PROVIDED ENTRIES:
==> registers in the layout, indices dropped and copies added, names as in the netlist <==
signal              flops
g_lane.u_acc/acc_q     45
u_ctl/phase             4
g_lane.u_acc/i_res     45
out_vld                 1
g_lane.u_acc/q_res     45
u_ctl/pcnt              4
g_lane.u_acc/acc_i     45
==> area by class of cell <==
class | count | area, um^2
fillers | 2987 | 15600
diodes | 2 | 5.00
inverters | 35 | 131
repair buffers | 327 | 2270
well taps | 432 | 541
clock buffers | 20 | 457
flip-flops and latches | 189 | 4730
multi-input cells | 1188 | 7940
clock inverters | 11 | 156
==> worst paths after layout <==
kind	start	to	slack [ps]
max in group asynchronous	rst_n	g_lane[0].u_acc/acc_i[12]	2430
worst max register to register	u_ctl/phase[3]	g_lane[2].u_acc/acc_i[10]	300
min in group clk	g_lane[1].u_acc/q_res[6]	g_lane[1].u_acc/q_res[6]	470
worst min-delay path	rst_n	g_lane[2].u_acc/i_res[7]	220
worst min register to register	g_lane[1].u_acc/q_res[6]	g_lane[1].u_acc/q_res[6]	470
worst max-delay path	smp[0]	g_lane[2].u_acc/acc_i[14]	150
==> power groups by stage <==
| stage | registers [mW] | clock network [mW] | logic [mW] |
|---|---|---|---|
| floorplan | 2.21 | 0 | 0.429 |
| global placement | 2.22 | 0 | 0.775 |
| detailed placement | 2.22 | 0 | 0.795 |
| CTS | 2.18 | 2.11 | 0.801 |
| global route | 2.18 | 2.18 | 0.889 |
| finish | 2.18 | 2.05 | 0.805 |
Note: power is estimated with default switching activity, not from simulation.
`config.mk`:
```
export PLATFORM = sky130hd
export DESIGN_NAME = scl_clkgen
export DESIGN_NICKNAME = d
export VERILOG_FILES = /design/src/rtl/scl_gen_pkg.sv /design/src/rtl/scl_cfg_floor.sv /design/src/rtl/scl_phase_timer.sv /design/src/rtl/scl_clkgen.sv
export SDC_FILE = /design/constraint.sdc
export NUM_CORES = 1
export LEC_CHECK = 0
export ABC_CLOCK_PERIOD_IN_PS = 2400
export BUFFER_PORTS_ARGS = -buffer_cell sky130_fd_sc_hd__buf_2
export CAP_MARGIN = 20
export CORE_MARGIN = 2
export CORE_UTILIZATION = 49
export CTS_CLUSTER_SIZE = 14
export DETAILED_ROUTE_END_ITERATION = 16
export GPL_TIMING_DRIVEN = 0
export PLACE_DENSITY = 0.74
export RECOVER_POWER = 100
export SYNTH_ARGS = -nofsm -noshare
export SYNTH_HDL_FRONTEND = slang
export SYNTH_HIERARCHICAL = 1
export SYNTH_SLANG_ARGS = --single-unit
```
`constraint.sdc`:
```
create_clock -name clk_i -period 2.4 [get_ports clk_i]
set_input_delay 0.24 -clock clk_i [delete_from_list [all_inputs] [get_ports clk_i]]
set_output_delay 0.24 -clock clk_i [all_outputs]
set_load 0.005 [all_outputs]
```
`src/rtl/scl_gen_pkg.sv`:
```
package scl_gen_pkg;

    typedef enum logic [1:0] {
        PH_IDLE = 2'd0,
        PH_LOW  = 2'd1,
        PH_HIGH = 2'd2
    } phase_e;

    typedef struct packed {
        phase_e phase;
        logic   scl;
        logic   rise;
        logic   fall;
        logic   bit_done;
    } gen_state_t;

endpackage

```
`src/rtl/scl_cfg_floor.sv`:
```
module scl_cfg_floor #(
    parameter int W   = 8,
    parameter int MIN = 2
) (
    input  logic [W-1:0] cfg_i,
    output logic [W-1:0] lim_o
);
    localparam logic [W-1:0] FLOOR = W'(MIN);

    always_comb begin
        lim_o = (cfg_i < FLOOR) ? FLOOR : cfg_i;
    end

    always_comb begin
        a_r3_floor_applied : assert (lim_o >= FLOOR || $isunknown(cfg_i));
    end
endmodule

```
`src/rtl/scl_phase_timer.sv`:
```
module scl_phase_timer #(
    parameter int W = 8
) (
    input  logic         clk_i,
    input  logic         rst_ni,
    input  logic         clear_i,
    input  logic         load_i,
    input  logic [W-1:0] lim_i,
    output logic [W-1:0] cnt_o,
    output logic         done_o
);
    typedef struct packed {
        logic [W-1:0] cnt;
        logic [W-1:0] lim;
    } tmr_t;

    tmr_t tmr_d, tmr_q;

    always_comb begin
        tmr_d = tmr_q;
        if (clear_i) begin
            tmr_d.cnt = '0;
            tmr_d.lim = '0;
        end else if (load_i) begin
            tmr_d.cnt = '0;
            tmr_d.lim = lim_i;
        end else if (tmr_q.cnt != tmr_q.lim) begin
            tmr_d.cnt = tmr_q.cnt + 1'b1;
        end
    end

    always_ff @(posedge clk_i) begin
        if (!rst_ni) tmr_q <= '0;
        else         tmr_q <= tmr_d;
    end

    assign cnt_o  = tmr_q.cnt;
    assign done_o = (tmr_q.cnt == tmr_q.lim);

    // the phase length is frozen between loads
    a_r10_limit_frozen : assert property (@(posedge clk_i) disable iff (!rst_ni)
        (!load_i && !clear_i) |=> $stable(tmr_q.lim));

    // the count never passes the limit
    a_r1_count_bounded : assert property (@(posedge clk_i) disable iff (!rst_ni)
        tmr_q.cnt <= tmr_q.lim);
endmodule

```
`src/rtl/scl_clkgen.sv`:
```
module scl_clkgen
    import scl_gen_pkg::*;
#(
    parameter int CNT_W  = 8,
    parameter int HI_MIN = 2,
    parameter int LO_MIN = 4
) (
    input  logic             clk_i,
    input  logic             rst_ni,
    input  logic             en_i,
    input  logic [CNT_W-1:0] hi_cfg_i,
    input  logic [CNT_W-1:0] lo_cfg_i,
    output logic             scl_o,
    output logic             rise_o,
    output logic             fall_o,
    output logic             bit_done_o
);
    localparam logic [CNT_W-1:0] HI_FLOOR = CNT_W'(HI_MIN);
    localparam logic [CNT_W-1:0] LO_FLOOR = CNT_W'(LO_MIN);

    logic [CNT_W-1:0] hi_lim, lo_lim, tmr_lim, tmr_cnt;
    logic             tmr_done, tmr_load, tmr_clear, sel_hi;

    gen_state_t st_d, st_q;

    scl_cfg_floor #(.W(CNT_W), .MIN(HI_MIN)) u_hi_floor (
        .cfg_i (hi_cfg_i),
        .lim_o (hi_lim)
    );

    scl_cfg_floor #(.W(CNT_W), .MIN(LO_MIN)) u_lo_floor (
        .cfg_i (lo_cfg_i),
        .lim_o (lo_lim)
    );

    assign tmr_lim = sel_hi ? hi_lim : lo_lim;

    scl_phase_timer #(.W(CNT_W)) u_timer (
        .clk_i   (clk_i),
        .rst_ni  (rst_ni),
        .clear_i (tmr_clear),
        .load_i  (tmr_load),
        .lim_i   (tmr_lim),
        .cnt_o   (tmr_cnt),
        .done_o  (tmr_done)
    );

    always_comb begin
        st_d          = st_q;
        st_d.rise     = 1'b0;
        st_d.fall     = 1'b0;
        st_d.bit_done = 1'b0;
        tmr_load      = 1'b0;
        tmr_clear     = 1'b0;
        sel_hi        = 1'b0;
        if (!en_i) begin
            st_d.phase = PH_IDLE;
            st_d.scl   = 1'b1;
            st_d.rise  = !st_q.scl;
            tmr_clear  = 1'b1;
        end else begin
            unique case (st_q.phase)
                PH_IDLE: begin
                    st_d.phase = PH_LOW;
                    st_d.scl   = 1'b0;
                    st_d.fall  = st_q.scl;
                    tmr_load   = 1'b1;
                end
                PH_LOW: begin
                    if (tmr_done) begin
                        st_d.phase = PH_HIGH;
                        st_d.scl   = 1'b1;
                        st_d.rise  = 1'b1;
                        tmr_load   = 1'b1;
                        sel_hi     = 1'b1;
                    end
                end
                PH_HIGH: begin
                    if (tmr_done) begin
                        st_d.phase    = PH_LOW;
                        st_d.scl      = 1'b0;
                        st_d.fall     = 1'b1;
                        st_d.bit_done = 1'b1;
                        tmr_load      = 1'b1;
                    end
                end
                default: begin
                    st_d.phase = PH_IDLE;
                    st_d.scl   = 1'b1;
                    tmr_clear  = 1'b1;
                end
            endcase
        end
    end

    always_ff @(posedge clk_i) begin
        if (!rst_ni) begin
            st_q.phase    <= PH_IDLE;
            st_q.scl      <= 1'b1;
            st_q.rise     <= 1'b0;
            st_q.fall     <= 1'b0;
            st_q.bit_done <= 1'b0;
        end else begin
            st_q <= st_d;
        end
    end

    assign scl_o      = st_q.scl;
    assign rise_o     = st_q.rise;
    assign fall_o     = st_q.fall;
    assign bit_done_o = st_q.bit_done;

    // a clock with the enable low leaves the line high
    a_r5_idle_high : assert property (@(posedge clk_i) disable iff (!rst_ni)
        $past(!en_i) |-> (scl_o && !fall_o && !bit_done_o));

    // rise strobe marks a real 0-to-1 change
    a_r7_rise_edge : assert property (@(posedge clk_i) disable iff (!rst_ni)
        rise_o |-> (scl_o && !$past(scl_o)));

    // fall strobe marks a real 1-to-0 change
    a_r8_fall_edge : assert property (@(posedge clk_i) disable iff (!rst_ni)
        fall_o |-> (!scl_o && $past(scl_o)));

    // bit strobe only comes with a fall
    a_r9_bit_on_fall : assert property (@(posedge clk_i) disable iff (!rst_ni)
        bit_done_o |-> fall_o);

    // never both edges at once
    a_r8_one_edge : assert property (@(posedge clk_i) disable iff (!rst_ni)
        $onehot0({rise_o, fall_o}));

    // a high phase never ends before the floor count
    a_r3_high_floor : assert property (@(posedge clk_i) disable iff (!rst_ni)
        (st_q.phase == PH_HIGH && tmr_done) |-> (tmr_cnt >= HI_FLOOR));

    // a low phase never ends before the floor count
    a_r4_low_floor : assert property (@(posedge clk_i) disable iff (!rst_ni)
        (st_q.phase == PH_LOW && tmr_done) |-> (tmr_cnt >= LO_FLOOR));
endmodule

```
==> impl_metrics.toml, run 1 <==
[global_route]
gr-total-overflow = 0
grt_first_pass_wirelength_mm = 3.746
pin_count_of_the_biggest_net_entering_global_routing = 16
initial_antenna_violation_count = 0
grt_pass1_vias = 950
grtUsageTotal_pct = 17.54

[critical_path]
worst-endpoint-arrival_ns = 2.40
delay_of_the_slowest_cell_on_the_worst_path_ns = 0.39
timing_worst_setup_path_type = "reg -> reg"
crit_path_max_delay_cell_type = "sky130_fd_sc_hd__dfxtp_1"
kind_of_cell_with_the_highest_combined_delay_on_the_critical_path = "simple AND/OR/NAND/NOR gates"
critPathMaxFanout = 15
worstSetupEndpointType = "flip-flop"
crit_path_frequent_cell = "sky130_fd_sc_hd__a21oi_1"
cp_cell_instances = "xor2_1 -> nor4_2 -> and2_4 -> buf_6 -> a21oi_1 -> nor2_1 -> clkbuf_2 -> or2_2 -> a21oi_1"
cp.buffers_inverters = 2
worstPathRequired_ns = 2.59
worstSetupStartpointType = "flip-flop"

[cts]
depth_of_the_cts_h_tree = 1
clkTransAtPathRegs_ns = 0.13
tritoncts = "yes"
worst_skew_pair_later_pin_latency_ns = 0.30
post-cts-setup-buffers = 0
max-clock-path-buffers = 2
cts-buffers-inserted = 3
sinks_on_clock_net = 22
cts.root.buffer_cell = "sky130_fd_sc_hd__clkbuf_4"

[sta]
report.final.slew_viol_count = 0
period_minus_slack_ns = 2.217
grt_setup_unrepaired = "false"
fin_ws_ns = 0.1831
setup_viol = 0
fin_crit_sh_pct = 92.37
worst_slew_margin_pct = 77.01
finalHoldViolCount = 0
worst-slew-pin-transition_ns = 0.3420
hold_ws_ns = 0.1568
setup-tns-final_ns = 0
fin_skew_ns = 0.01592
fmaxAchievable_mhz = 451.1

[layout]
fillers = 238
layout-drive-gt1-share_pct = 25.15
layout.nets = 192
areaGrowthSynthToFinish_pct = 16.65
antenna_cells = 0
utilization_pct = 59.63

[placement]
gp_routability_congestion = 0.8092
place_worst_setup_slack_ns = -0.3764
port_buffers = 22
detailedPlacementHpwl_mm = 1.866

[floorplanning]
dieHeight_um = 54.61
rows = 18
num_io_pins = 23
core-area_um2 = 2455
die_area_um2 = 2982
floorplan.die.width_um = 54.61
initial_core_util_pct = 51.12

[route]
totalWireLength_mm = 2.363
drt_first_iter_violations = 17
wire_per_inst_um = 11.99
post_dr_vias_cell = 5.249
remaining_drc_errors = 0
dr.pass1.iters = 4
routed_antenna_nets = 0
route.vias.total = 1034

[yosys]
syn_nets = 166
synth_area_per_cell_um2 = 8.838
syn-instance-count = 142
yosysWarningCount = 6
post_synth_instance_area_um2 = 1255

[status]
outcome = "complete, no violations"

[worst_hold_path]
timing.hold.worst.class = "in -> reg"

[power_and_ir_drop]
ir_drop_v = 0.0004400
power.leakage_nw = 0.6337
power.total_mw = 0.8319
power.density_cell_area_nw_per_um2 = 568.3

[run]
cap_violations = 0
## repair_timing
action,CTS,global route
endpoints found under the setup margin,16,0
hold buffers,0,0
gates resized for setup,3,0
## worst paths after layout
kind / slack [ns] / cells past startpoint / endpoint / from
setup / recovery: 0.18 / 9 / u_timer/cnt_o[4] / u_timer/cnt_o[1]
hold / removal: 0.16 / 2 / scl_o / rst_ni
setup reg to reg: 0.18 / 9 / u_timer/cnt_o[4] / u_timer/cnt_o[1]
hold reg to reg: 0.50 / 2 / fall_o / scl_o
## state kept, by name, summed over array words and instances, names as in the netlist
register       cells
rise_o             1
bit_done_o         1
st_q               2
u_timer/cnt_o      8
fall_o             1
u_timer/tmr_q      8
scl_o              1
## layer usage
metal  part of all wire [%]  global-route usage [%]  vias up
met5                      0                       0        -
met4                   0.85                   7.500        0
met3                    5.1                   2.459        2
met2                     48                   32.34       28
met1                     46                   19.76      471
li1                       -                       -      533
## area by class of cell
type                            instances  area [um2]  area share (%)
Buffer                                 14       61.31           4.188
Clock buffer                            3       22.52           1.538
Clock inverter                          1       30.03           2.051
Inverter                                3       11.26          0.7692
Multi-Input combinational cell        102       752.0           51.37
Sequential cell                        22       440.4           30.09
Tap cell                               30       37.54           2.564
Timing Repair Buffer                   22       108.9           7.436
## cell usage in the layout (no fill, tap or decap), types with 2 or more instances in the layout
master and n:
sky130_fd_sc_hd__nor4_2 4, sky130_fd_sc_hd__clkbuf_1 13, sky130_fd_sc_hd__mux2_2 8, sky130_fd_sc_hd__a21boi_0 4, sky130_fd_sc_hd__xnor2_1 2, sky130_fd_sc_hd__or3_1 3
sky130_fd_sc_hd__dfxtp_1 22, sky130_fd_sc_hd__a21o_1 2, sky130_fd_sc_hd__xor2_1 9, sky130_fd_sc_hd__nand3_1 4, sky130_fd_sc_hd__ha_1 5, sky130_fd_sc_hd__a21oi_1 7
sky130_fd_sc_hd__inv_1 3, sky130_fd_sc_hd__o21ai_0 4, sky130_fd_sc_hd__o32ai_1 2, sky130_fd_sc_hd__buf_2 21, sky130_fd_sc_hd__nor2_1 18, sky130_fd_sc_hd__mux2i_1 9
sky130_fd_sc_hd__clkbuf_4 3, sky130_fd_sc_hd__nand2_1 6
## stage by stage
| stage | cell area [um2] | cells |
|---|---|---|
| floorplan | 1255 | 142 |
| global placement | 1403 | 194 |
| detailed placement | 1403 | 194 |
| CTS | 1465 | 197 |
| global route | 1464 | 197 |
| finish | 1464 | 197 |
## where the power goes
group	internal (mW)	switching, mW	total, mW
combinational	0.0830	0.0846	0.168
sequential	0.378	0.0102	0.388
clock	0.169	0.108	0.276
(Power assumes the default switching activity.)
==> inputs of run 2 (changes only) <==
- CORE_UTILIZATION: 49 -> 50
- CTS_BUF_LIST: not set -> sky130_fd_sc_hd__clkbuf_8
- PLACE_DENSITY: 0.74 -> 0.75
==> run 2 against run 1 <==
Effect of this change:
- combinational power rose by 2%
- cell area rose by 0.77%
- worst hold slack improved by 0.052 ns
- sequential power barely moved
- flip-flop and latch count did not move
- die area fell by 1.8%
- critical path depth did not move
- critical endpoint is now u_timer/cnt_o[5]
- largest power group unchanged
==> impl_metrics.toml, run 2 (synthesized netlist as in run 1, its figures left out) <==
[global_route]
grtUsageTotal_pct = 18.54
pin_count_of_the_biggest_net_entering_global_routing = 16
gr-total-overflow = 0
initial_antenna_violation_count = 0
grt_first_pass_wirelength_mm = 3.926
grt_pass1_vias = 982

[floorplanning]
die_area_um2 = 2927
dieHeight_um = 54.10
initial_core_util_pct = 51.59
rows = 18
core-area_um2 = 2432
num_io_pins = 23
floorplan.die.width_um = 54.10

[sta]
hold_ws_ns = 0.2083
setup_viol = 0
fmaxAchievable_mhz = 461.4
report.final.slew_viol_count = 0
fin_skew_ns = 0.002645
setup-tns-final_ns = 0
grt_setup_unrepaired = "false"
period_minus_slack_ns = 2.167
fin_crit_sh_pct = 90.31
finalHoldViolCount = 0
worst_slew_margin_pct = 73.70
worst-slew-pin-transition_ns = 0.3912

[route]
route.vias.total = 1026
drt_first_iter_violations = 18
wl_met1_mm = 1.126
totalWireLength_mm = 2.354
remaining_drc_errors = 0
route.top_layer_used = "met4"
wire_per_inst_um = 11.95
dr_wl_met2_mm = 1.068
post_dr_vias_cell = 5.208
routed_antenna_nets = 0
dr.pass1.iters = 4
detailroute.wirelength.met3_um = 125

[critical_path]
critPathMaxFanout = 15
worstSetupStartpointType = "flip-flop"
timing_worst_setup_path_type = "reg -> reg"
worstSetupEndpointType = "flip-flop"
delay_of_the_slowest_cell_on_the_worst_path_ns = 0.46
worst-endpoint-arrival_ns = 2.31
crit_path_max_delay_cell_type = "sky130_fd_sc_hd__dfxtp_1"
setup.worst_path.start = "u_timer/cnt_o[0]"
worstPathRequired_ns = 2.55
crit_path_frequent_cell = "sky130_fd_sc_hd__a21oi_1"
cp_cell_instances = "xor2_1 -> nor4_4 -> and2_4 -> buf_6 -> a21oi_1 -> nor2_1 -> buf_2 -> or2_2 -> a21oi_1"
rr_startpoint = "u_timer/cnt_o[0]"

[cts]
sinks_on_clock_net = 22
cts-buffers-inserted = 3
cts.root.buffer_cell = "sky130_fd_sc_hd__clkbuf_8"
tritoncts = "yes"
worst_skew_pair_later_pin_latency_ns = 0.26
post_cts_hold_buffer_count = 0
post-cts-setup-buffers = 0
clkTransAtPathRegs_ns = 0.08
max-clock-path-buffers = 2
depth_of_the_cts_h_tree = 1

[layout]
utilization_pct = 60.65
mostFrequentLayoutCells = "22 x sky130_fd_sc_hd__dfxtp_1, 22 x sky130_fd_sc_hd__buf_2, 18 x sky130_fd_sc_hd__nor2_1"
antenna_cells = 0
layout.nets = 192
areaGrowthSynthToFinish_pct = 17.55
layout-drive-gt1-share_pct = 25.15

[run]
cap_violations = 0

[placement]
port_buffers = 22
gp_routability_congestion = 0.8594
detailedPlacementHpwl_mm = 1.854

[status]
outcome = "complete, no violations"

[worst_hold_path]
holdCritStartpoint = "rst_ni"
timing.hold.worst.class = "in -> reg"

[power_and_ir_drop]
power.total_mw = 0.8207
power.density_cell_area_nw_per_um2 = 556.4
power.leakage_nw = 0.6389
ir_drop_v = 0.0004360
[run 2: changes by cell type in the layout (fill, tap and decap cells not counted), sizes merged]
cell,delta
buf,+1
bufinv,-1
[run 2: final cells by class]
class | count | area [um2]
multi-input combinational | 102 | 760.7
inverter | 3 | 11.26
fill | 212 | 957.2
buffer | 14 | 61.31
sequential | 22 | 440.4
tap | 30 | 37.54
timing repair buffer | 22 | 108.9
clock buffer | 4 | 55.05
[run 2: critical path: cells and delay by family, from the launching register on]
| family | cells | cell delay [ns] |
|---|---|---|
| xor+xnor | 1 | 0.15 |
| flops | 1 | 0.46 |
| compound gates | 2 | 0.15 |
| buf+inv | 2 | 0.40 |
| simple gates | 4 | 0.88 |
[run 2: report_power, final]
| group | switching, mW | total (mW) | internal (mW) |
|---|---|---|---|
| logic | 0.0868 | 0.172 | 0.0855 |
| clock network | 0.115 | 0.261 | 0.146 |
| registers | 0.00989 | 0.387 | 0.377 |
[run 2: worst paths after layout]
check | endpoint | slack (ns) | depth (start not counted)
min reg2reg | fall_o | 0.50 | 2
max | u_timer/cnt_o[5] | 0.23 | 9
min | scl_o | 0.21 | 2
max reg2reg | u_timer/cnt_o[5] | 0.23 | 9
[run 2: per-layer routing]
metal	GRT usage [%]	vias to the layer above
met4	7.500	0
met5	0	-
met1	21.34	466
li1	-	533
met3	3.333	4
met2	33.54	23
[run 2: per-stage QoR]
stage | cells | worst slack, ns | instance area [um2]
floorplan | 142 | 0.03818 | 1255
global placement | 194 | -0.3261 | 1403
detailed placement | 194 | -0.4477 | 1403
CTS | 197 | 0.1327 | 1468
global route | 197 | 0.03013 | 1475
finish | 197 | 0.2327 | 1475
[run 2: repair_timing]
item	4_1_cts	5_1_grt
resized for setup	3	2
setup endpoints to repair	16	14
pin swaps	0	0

WORK TO COMPLETE: Give the lines again, exactly as they stand, from the beginning of the data through the line with "well taps | 432 | 541".

RESPONSE BELOW:
==> registers in the layout, indices dropped and copies added, names as in the netlist <==
signal              flops
g_lane.u_acc/acc_q     45
u_ctl/phase             4
g_lane.u_acc/i_res     45
out_vld                 1
g_lane.u_acc/q_res     45
u_ctl/pcnt              4
g_lane.u_acc/acc_i     45
==> area by class of cell <==
class | count | area, um^2
fillers | 2987 | 15600
diodes | 2 | 5.00
inverters | 35 | 131
repair buffers | 327 | 2270
well taps | 432 | 541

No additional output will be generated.